Electroconvulsive therapy (ECT) is a procedure used to treat severe
depression. It may be used in people with symptoms
such as delusions, hallucinations, or suicidal thoughts or when other
treatments such as psychotherapy and antidepressant medicines have not
worked. It is also used for other psychiatric and neurological conditions, such
as schizophrenia and Parkinson's disease.
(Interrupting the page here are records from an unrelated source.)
`src/rtl/mmio_uart_tx.sv`:
```
// ---------------------------------------------------------------------------
// mmio_uart_tx
//
// Memory-mapped UART transmitter. It sits on the single-cycle core's data bus
// next to the data memory. Stores to the DATA register queue bytes into a
// small TX FIFO. A serializer drains the FIFO as 8N1 frames on the tx pin.
// Loads from the STATUS register return line and FIFO state.
//
// Register map:
//   BASE_ADDR     DATA    write: push datain[7:0]; read: 0
//   BASE_ADDR+4   STATUS  read : {24'b0, count[3:0], overflow, empty, full, busy}
//                         write: datain[3]=1 clears overflow
//
// Ports:
//   clk      in   1   system clock, rising edge
//   reset    in   1   synchronous active-high reset
//   WriteEn  in   1   core store strobe
//   address  in  32   core data address
//   datain   in  32   core store data
//   dataout  out 32   read data for the decoded register, 0 when not selected
//   sel      out  1   combinational hit on DATA or STATUS
//   tx       out  1   serial line, idles high
// ---------------------------------------------------------------------------
module mmio_uart_tx #(
    parameter logic [31:0] BASE_ADDR    = 32'h0000_1000,
    parameter int          CLKS_PER_BIT = 16,
    parameter int          FIFO_DEPTH   = 4
) (
    input  logic        clk,
    input  logic        reset,
    input  logic        WriteEn,
    input  logic [31:0] address,
    input  logic [31:0] datain,
    output logic [31:0] dataout,
    output logic        sel,
    output logic        tx
);

    localparam int PTR_W  = (FIFO_DEPTH > 1) ? $clog2(FIFO_DEPTH) : 1;
    localparam int CNT_W  = PTR_W + 1;
    localparam int BAUD_W = (CLKS_PER_BIT > 1) ? $clog2(CLKS_PER_BIT) : 1;

    localparam logic [31:0] STATUS_ADDR = BASE_ADDR + 32'd4;

    typedef enum logic [1:0] {
        S_IDLE,
        S_START,
        S_DATA,
        S_STOP
    } txState_t;

    // FIFO storage and bookkeeping
    logic [7:0]        r_mem [FIFO_DEPTH];
    logic [PTR_W-1:0]  r_wrPtr;
    logic [PTR_W-1:0]  r_rdPtr;
    logic [CNT_W-1:0]  r_count;
    logic              r_overflow;

    // Serializer state
    txState_t          r_state;
    logic [BAUD_W-1:0] r_baud;
    logic [2:0]        r_bitIdx;
    logic [7:0]        r_shift;
    logic              r_tx;

    // Decode and handshake wires
    logic              w_hitData;
    logic              w_hitStatus;
    logic              w_dataWr;
    logic              w_statusWr;
    logic              w_empty;
    logic              w_full;
    logic              w_busy;
    logic              w_baudDone;
    logic              w_pop;
    logic              w_push;
    logic [7:0]        w_head;
    logic [3:0]        w_count4;
    logic [31:0]       w_status;
    logic              w_unusedDatain;

    // Full 32-bit address compare; anything outside the two registers is
    // invisible to this block.
    assign w_hitData   = (address == BASE_ADDR);
    assign w_hitStatus = (address == STATUS_ADDR);
    assign w_dataWr    = WriteEn && w_hitData;
    assign w_statusWr  = WriteEn && w_hitStatus;

    assign w_empty    = (r_count == '0);
    assign w_full     = (r_count == CNT_W'(FIFO_DEPTH));
    assign w_busy     = (r_state != S_IDLE);
    assign w_baudDone = (r_baud == BAUD_W'(CLKS_PER_BIT - 1));
    assign w_head     = r_mem[r_rdPtr];

    // The serializer takes a byte either when it is sitting idle or at the
    // last cycle of a stop bit, which is what lets frames run back-to-back.
    assign w_pop = !w_empty &&
                   ((r_state == S_IDLE) || ((r_state == S_STOP) && w_baudDone));

    // A store to a full FIFO still fits if the head leaves on the same edge.
    assign w_push = w_dataWr && (!w_full || w_pop);

    assign w_count4 = 4'(r_count);
    assign w_status = {24'd0, w_count4, r_overflow, w_empty, w_full, w_busy};

    // Only the low byte and bit 3 of store data mean anything here.
    assign w_unusedDatain = ^datain[31:8];

    // Combinational read port: STATUS returns the status word, DATA and
    // unmapped addresses return zero. Reads never change state.
    always_comb begin
        dataout = 32'd0;
        sel     = w_hitData || w_hitStatus;
        if (w_hitStatus) begin
            dataout = w_status;
        end
    end

    assign tx = r_tx;

    // FIFO pointers, occupancy and the sticky overflow flag. Pointers are
    // PTR_W bits wide so they wrap on their own for a power-of-two depth.
    // A store that cannot be accepted is dropped and flagged.
    always_ff @(posedge clk) begin
        if (reset) begin
            r_wrPtr    <= '0;
            r_rdPtr    <= '0;
            r_count    <= '0;
            r_overflow <= 1'b0;
        end else begin
            if (w_push) begin
                r_mem[r_wrPtr] <= datain[7:0];
                r_wrPtr        <= r_wrPtr + 1'b1;
            end
            if (w_pop) begin
                r_rdPtr <= r_rdPtr + 1'b1;
            end
            case ({w_push, w_pop})
                2'b10:   r_count <= r_count + 1'b1;
                2'b01:   r_count <= r_count - 1'b1;
                default: r_count <= r_count;
            endcase
            if (w_dataWr && !w_push) begin
                r_overflow <= 1'b1;
            end else if (w_statusWr && datain[3]) begin
                r_overflow <= 1'b0;
            end
        end
    end

    // Frame serializer. Each of START, the eight DATA bits and STOP lasts
    // CLKS_PER_BIT cycles as timed by r_baud. The line value is registered
    // and updated on the same edge as the state change, so tx always
    // matches the state the FSM has just entered. In DATA the next line
    // value is r_shift[1] because the shift happens on that same edge.
    always_ff @(posedge clk) begin
        if (reset) begin
            r_state  <= S_IDLE;
            r_baud   <= '0;
            r_bitIdx <= '0;
            r_shift  <= '0;
            r_tx     <= 1'b1;
        end else begin
            case (r_state)
                S_IDLE: begin
                    r_tx <= 1'b1;
                    if (w_pop) begin
                        r_shift <= w_head;
                        r_baud  <= '0;
                        r_state <= S_START;
                        r_tx    <= 1'b0;
                    end
                end
                S_START: begin
                    if (w_baudDone) begin
                        r_baud   <= '0;
                        r_bitIdx <= '0;
                        r_state  <= S_DATA;
                        r_tx     <= r_shift[0];
                    end else begin
                        r_baud <= r_baud + 1'b1;
                    end
                end
                S_DATA: begin
                    if (w_baudDone) begin
                        r_baud <= '0;
                        if (r_bitIdx == 3'd7) begin
                            r_state <= S_STOP;
                            r_tx    <= 1'b1;
                        end else begin
                            r_shift  <= {1'b0, r_shift[7:1]};
                            r_bitIdx <= r_bitIdx + 3'd1;
                            r_tx     <= r_shift[1];
                        end
                    end else begin
                        r_baud <= r_baud + 1'b1;
                    end
                end
                S_STOP: begin
                    if (w_baudDone) begin
                        r_baud <= '0;
                        if (w_pop) begin
                            r_shift <= w_head;
                            r_state <= S_START;
                            r_tx    <= 1'b0;
                        end else begin
                            r_state <= S_IDLE;
                            r_tx    <= 1'b1;
                        end
                    end else begin
                        r_baud <= r_baud + 1'b1;
                    end
                end
                default: begin
                    r_state <= S_IDLE;
                    r_tx    <= 1'b1;
                end
            endcase
        end
    end

endmodule

```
Before ECT, you are given anesthesia to put you in a sleepy
state, and you are given medicines to relax your muscles. Then an electrical current is
briefly sent to the brain through electrodes placed on the temples or elsewhere
on the head, depending on the condition and type of ETC. The electrical
stimulation, which lasts up to 8 seconds, produces a short seizure. Because of
anesthesia, the seizure activity related to ECT does
not cause the body to convulse.
It is not known exactly how this brain stimulation helps treat
depression. ECT probably works by altering brain chemicals (similarly to
neurotransmitters like serotonin, natural pain
relievers called endorphins, and
catecholamines such as adrenalin.
ECT treatments are usually done 2 to 3 times a week for 2 to 3
weeks. Maintenance treatments may be done one time each week, tapering down to
one time each month. They may continue for several months to a year, to reduce
the risk of relapse. ECT is usually given in combination with medicine,
psychotherapy, family therapy, and behavioral therapy.
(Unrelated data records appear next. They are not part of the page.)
`src/rtl/gate_sweep_controller.sv`:
```
// Exhaustive stimulus sweep and self-check for the dual AND-OR gate block:
// drives all 1024 input vectors, waits a settle time, compares against a golden model.
module gate_sweep_controller #(
  parameter int unsigned SETTLE_CYCLES = 2,
  parameter int unsigned ERR_W         = 11
) (
  input  logic             clk,
  input  logic             resetn,
  input  logic             start,
  input  logic             abort,
  output logic             p1_a,
  output logic             p1_b,
  output logic             p1_c,
  output logic             p1_d,
  output logic             p1_e,
  output logic             p1_f,
  output logic             p2_a,
  output logic             p2_b,
  output logic             p2_c,
  output logic             p2_d,
  input  logic             p1_y,
  input  logic             p2_y,
  output logic             busy,
  output logic             done,
  output logic             pass,
  output logic [ERR_W-1:0] err_cnt,
  output logic             fail_seen,
  output logic [9:0]       first_fail_vec
);

  localparam int unsigned CNT_W = (SETTLE_CYCLES > 1) ? $clog2(SETTLE_CYCLES) : 1;

  typedef enum logic [2:0] {
    IDLE,
    DRIVE,
    SETTLE,
    CHECK,
    DONE
  } state_e;

  state_e           state_q;
  logic [9:0]       vec_q;
  logic [CNT_W-1:0] cnt_q;
  logic [ERR_W-1:0] err_q;
  logic [ERR_W-1:0] err_d;
  logic             fail_q;
  logic [9:0]       ffv_q;
  logic             busy_q;
  logic             done_q;
  logic             pass_q;
  logic             exp1;
  logic             exp2;
  logic             mismatch;

  // Golden model evaluated on the vector currently being driven
  always_comb begin
    exp1     = (vec_q[0] & vec_q[1] & vec_q[2]) | (vec_q[3] & vec_q[4] & vec_q[5]);
    exp2     = (vec_q[6] & vec_q[7]) | (vec_q[8] & vec_q[9]);
    mismatch = (p1_y != exp1) || (p2_y != exp2);
    err_d    = err_q;
    if (mismatch && (err_q != '1)) begin
      err_d = err_q + 1'b1;
    end
  end

  always_ff @(posedge clk or negedge resetn) begin
    if (!resetn) begin
      state_q <= IDLE;
      vec_q   <= '0;
      cnt_q   <= '0;
      err_q   <= '0;
      fail_q  <= 1'b0;
      ffv_q   <= '0;
      busy_q  <= 1'b0;
      done_q  <= 1'b0;
      pass_q  <= 1'b0;
    end else if (abort) begin
      // Results and stimulus are kept so an aborted run can still be inspected
      state_q <= IDLE;
      busy_q  <= 1'b0;
      done_q  <= 1'b0;
      pass_q  <= 1'b0;
    end else begin
      case (state_q)
        IDLE, DONE: begin
          if (start) begin
            state_q <= DRIVE;
            vec_q   <= '0;
            err_q   <= '0;
            fail_q  <= 1'b0;
            ffv_q   <= '0;
            busy_q  <= 1'b1;
            done_q  <= 1'b0;
            pass_q  <= 1'b0;
          end
        end
        DRIVE: begin
          cnt_q   <= '0;
          state_q <= SETTLE;
        end
        SETTLE: begin
          cnt_q <= cnt_q + 1'b1;
          if (cnt_q == CNT_W'(SETTLE_CYCLES - 1)) begin
            state_q <= CHECK;
          end
        end
        CHECK: begin
          err_q <= err_d;
          if (mismatch && !fail_q) begin
            fail_q <= 1'b1;
            ffv_q  <= vec_q;
          end
          if (vec_q == 10'h3FF) begin
            state_q <= DONE;
            busy_q  <= 1'b0;
            done_q  <= 1'b1;
            pass_q  <= (err_d == '0);
          end else begin
            vec_q   <= vec_q + 10'd1;
            state_q <= DRIVE;
          end
        end
        default: begin
          state_q <= IDLE;
          busy_q  <= 1'b0;
          done_q  <= 1'b0;
          pass_q  <= 1'b0;
        end
      endcase
    end
  end

  assign {p2_d, p2_c, p2_b, p2_a, p1_f, p1_e, p1_d, p1_c, p1_b, p1_a} = vec_q;
  assign busy           = busy_q;
  assign done           = done_q;
  assign pass           = pass_q;
  assign err_cnt        = err_q;
  assign fail_seen      = fail_q;
  assign first_fail_vec = ffv_q;

endmodule

```
**config.mk**
```make
export PLATFORM = sky130hd
export DESIGN_NAME = imem_loader
export DESIGN_NICKNAME = d
export VERILOG_FILES = /design/src/rtl/imem_pkg.sv /design/src/rtl/imem_word_assembler.sv /design/src/rtl/imem_loader.sv
export SDC_FILE = /design/constraint.sdc
export NUM_CORES = 1
export LEC_CHECK = 0
export BUFFER_PORTS_ARGS = -buffer_cell sky130_fd_sc_hd__buf_2
export CORE_ASPECT_RATIO = 0.9
export CORE_MARGIN = 5
export CORE_UTILIZATION = 50
export CTS_CLUSTER_SIZE = 40
export DETAILED_ROUTE_END_ITERATION = 16
export PLACE_DENSITY = 0.8
export RECOVER_POWER = 25
export SYNTH_ARGS = -nofsm -noshare
export SYNTH_HDL_FRONTEND = slang
export SYNTH_HIERARCHICAL = 1
export SYNTH_SLANG_ARGS = --single-unit
```
**constraint.sdc**
```tcl
create_clock -name clk -period 2.2 [get_ports clk]
set_input_delay 0.11 -clock clk [delete_from_list [all_inputs] [get_ports clk]]
set_output_delay 0.11 -clock clk [all_outputs]
set_load 0.02 [all_outputs]
```
**src/rtl/imem_pkg.sv**
```systemverilog
// Shared types and sizes for the instruction-memory loader.
// No logic; constants and the loader state encoding only.
// Imported by imem_loader and imem_word_assembler.
package imem_pkg;

    localparam int IMEM_ADDR_W = 8;
    localparam int WORD_W      = 32;

    typedef enum logic [2:0] {
        IDLE,
        GET_CNT,
        GET_DATA,
        GET_CHK,
        DONE,
        ERR
    } state_t;

endpackage

```
**src/rtl/imem_word_assembler.sv**
```systemverilog
// Packs big-endian stream bytes into 32-bit words and keeps the running XOR checksum.
// Latency: word_rdy_o pulses one cycle after the 4th byte of a word is accepted.
// Backpressure: none; it takes one byte per cycle whenever byte_vld_i is high.
module imem_word_assembler
    import imem_pkg::*;
(
    input  logic              clk_i,
    input  logic              rst_i,
    input  logic              clr_i,
    input  logic              byte_vld_i,
    input  logic [7:0]        byte_dat_i,
    output logic              last_byte_o,
    output logic              word_rdy_o,
    output logic [WORD_W-1:0] word_o,
    output logic [7:0]        chk_o
);

    logic [WORD_W-1:0] shift_q, shift_d;
    logic [1:0]        idx_q, idx_d;
    logic [7:0]        chk_q, chk_d;
    logic              rdy_q, rdy_d;

    // The byte at index 3 completes the current word.
    assign last_byte_o = byte_vld_i && (idx_q == 2'd3);
    assign word_rdy_o  = rdy_q;
    assign word_o      = shift_q;
    assign chk_o       = chk_q;

    // Next state: shift in MSB-first, fold each byte into the checksum, flag completed words.
    always_comb begin
        shift_d = shift_q;
        idx_d   = idx_q;
        chk_d   = chk_q;
        rdy_d   = 1'b0;
        if (clr_i) begin
            shift_d = '0;
            idx_d   = '0;
            chk_d   = '0;
        end else if (byte_vld_i) begin
            shift_d = {shift_q[WORD_W-9:0], byte_dat_i};
            idx_d   = idx_q + 2'd1;
            chk_d   = chk_q ^ byte_dat_i;
            rdy_d   = (idx_q == 2'd3);
        end
    end

    // State registers with synchronous reset.
    always_ff @(posedge clk_i) begin
        if (rst_i) begin
            shift_q <= '0;
            idx_q   <= '0;
            chk_q   <= '0;
            rdy_q   <= 1'b0;
        end else begin
            shift_q <= shift_d;
            idx_q   <= idx_d;
            chk_q   <= chk_d;
            rdy_q   <= rdy_d;
        end
    end

endmodule

```
**src/rtl/imem_loader.sv**
```systemverilog
// Loads a COUNT/data/CHK byte stream into instruction memory while holding the CPU.
// Latency: each word is written the cycle after its 4th byte; status updates one cycle after CHK.
// Backpressure: byte_ready is high in every receiving state, so the source is never stalled mid-load.
module imem_loader
    import imem_pkg::*;
#(
    parameter int ADDR_W  = IMEM_ADDR_W,
    parameter int TIMEOUT = 1024
) (
    input  logic              clk,
    input  logic              rst,
    input  logic              load_start,
    input  logic              byte_valid,
    input  logic [7:0]        byte_data,
    output logic              byte_ready,
    output logic              mem_we,
    output logic [ADDR_W-1:0] mem_addr,
    output logic [WORD_W-1:0] mem_wdata,
    output logic              cpu_hold,
    output logic              pc_clear,
    output logic              load_done,
    output logic              load_err,
    output logic [ADDR_W:0]   word_cnt
);

    localparam int              TMO_W    = $clog2(TIMEOUT);
    localparam logic [TMO_W-1:0] TMO_LAST = TMO_W'(TIMEOUT - 1);
    localparam logic [TMO_W-1:0] TMO_ONE  = TMO_W'(1);
    localparam logic [ADDR_W:0]  CNT_ONE  = (ADDR_W + 1)'(1);

    state_t            state_q, state_d;
    logic              cpu_hold_q, cpu_hold_d;
    logic              load_done_q, load_done_d;
    logic              load_err_q, load_err_d;
    logic              pc_clear_q, pc_clear_d;
    logic [ADDR_W:0]   word_cnt_q, word_cnt_d;
    logic [ADDR_W:0]   total_q, total_d;
    logic [TMO_W-1:0]  tmo_q, tmo_d;

    logic              xfer;
    logic              asm_clr;
    logic              last_byte;
    logic              word_rdy;
    logic [WORD_W-1:0] asm_word;
    logic [7:0]        asm_chk;

    assign byte_ready = (state_q == GET_CNT) || (state_q == GET_DATA) || (state_q == GET_CHK);
    assign xfer       = byte_valid && byte_ready;

    imem_word_assembler u_asm (
        .clk_i       (clk),
        .rst_i       (rst),
        .clr_i       (asm_clr),
        .byte_vld_i  (xfer && (state_q == GET_DATA)),
        .byte_dat_i  (byte_data),
        .last_byte_o (last_byte),
        .word_rdy_o  (word_rdy),
        .word_o      (asm_word),
        .chk_o       (asm_chk)
    );

    // A write pending while reset is asserted must never reach the memory.
    assign mem_we    = word_rdy && !rst;
    assign mem_addr  = word_cnt_q[ADDR_W-1:0];
    assign mem_wdata = asm_word;
    assign cpu_hold  = cpu_hold_q;
    assign pc_clear  = pc_clear_q;
    assign load_done = load_done_q;
    assign load_err  = load_err_q;
    assign word_cnt  = word_cnt_q;

    // Next state: load sequencing, status flags, word counting and the idle timeout.
    always_comb begin
        state_d     = state_q;
        cpu_hold_d  = cpu_hold_q;
        load_done_d = load_done_q;
        load_err_d  = load_err_q;
        pc_clear_d  = 1'b0;
        total_d     = total_q;
        tmo_d       = tmo_q;
        asm_clr     = 1'b0;
        word_cnt_d  = word_rdy ? (word_cnt_q + CNT_ONE) : word_cnt_q;

        case (state_q)
            IDLE, DONE, ERR: begin
                if (load_start) begin
                    state_d     = GET_CNT;
                    cpu_hold_d  = 1'b1;
                    load_done_d = 1'b0;
                    load_err_d  = 1'b0;
                    word_cnt_d  = '0;
                    tmo_d       = '0;
                    asm_clr     = 1'b1;
                end
            end
            GET_CNT: begin
                if (xfer) begin
                    total_d = {{(ADDR_W - 7){1'b0}}, byte_data} + CNT_ONE;
                    state_d = GET_DATA;
                end
            end
            GET_DATA: begin
                // Move on as the last word completes; its write lands in the
                // following cycle, so a CHK byte sent back-to-back is still caught.
                if (last_byte && ((word_cnt_q + CNT_ONE) == total_q)) begin
                    state_d = GET_CHK;
                end
            end
            GET_CHK: begin
                if (xfer) begin
                    if (byte_data == asm_chk) begin
                        state_d     = DONE;
                        load_done_d = 1'b1;
                        cpu_hold_d  = 1'b0;
                        pc_clear_d  = 1'b1;
                    end else begin
                        state_d    = ERR;
                        load_err_d = 1'b1;
                    end
                end
            end
            default: state_d = IDLE;
        endcase

        // Idle watchdog while receiving; a transfer always wins over expiry.
        if (byte_ready) begin
            if (xfer) begin
                tmo_d = '0;
            end else if (tmo_q == TMO_LAST) begin
                state_d    = ERR;
                load_err_d = 1'b1;
            end else begin
                tmo_d = tmo_q + TMO_ONE;
            end
        end
    end

    // State and output registers with synchronous reset.
    always_ff @(posedge clk) begin
        if (rst) begin
            state_q     <= IDLE;
            cpu_hold_q  <= 1'b0;
            load_done_q <= 1'b0;
            load_err_q  <= 1'b0;
            pc_clear_q  <= 1'b0;
            word_cnt_q  <= '0;
            total_q     <= '0;
            tmo_q       <= '0;
        end else begin
            state_q     <= state_d;
            cpu_hold_q  <= cpu_hold_d;
            load_done_q <= load_done_d;
            load_err_q  <= load_err_d;
            pc_clear_q  <= pc_clear_d;
            word_cnt_q  <= word_cnt_d;
            total_q     <= total_d;
            tmo_q       <= tmo_d;
        end
    end

endmodule
```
Because of the effects of anesthesia, you may not remember the
procedure. You may experience some short-term memory loss, confusion, nausea,
headache, and jaw pain immediately following ETC. These effects may last
several hours. A few people have reported long-term memory loss.1
ECT is used for severe depression and other psychiatric or
neurological conditions (such as Parkinson's disease or schizophrenia).
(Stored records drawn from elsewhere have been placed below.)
$ cat src/rtl/dual_rail_precharge_pipe.sv
// Dual-rail (t/f) register pipeline with an internal precharge/evaluate sequencer.
// Define DRP_FAULT_DETECT_EN to build the sticky dual-rail codeword alarm.
module dual_rail_precharge_pipe #(
  parameter int WIDTH       = 8,
  parameter int STAGES      = 2,
  parameter int PRE_CYCLES  = 1,
  parameter int EVAL_CYCLES = 1
) (
  input  logic             CLK,
  input  logic             reset_1,
  input  logic             pc_en,
  input  logic             in_valid,
  input  logic [WIDTH-1:0] Data_t,
  input  logic [WIDTH-1:0] Data_f,
  input  logic             alarm_clr,
  output logic [WIDTH-1:0] Q_t,
  output logic [WIDTH-1:0] Q_f,
  output logic             out_valid,
  output logic             phase,
  output logic             alarm
);

  // state     | meaning
  // PH_PRE    | precharge: output stage drives the 00 spacer, tokens at the tail are dropped
  // PH_EVAL   | evaluate: output stage forwards the tail stage

  localparam logic PH_PRE  = 1'b0;
  localparam logic PH_EVAL = 1'b1;

  localparam int MAXC = (PRE_CYCLES > EVAL_CYCLES) ? PRE_CYCLES : EVAL_CYCLES;
  localparam int CW   = (MAXC > 1) ? $clog2(MAXC) : 1;

  localparam logic [CW-1:0] PRE_LAST  = CW'(PRE_CYCLES - 1);
  localparam logic [CW-1:0] EVAL_LAST = CW'(EVAL_CYCLES - 1);

  logic             phase_q, phase_d;
  logic [CW-1:0]    cnt_q, cnt_d;
  logic             pc_en_q;

  logic             st_v_q [STAGES];
  logic [WIDTH-1:0] st_t_q [STAGES];
  logic [WIDTH-1:0] st_f_q [STAGES];

  logic             tail_v;
  logic [WIDTH-1:0] tail_t;
  logic [WIDTH-1:0] tail_f;

  logic [WIDTH-1:0] q_t_q;
  logic [WIDTH-1:0] q_f_q;
  logic             out_valid_q;

  assign tail_v = st_v_q[STAGES-1];
  assign tail_t = st_t_q[STAGES-1];
  assign tail_f = st_f_q[STAGES-1];

  // pc_en_q resets high so leaving reset with pc_en=1 is not seen as a restart
  always_comb begin
    phase_d = phase_q;
    cnt_d   = cnt_q;
    if (!pc_en) begin
      phase_d = PH_EVAL;
      cnt_d   = '0;
    end else if (!pc_en_q) begin
      phase_d = PH_PRE;
      cnt_d   = '0;
    end else if (phase_q == PH_PRE) begin
      if (cnt_q == PRE_LAST) begin
        phase_d = PH_EVAL;
        cnt_d   = '0;
      end else begin
        cnt_d = cnt_q + CW'(1);
      end
    end else begin
      if (cnt_q == EVAL_LAST) begin
        phase_d = PH_PRE;
        cnt_d   = '0;
      end else begin
        cnt_d = cnt_q + CW'(1);
      end
    end
  end

  always_ff @(posedge CLK) begin
    if (reset_1) begin
      phase_q <= PH_PRE;
      cnt_q   <= '0;
      pc_en_q <= 1'b1;
    end else begin
      phase_q <= phase_d;
      cnt_q   <= cnt_d;
      pc_en_q <= pc_en;
    end
  end

  // Reset leaves every stage holding a logical-0 codeword (t=0, f=1), not a spacer
  always_ff @(posedge CLK) begin
    if (reset_1) begin
      for (int i = 0; i < STAGES; i++) begin
        st_v_q[i] <= 1'b0;
        st_t_q[i] <= '0;
        st_f_q[i] <= '1;
      end
    end else begin
      st_v_q[0] <= in_valid;
      st_t_q[0] <= Data_t;
      st_f_q[0] <= Data_f;
      for (int i = 1; i < STAGES; i++) begin
        st_v_q[i] <= st_v_q[i-1];
        st_t_q[i] <= st_t_q[i-1];
        st_f_q[i] <= st_f_q[i-1];
      end
    end
  end

  always_ff @(posedge CLK) begin
    if (reset_1) begin
      q_t_q       <= '0;
      q_f_q       <= '1;
      out_valid_q <= 1'b0;
    end else if (phase_q == PH_EVAL) begin
      q_t_q       <= tail_t;
      q_f_q       <= tail_f;
      out_valid_q <= tail_v;
    end else begin
      q_t_q       <= '0;
      q_f_q       <= '0;
      out_valid_q <= 1'b0;
    end
  end

  assign Q_t       = q_t_q;
  assign Q_f       = q_f_q;
  assign out_valid = out_valid_q;
  assign phase     = phase_q;

`ifdef DRP_FAULT_DETECT_EN
  logic alarm_q;
  logic fault_hit;

  // A bit with t == f is a 00 or 11 pair; only judged on tokens that would be emitted
  assign fault_hit = (phase_q == PH_EVAL) && tail_v && (|(~(tail_t ^ tail_f)));

  always_ff @(posedge CLK) begin
    if (reset_1) begin
      alarm_q <= 1'b0;
    end else if (fault_hit) begin
      alarm_q <= 1'b1;
    end else if (alarm_clr) begin
      alarm_q <= 1'b0;
    end
  end

  assign alarm = alarm_q;
`else
  logic unused_alarm_clr;
  assign unused_alarm_clr = alarm_clr;
  assign alarm            = 1'b0;
`endif

endmodule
Sometimes ECT is used for older adults who are taking multiple
medicines for other illnesses and who are not able to take additional
medicines for depression, or for those people who cannot tolerate the side
effects of the medicine.
Studies have shown that ECT is an effective short-term treatment
It is important to have follow-up treatment with medicine or
maintenance ECT to reduce the risk of relapse.
In rare cases, ECT may increase blood pressure, cause changes in
heart rhythm, or produce seizures that last longer than expected. These
physiologic changes typically occur right away after the ECT treatment and
can be managed by health professionals doing the procedure, if needed.
Often, though, these changes resolve quickly without treatment.
The risks of untreated, severe depression (refractory
depression) are often greater than the risks of ECT.
Other side effects of ECT may include headaches, muscle pain,
nausea, and short-term and possibly long-term memory problems.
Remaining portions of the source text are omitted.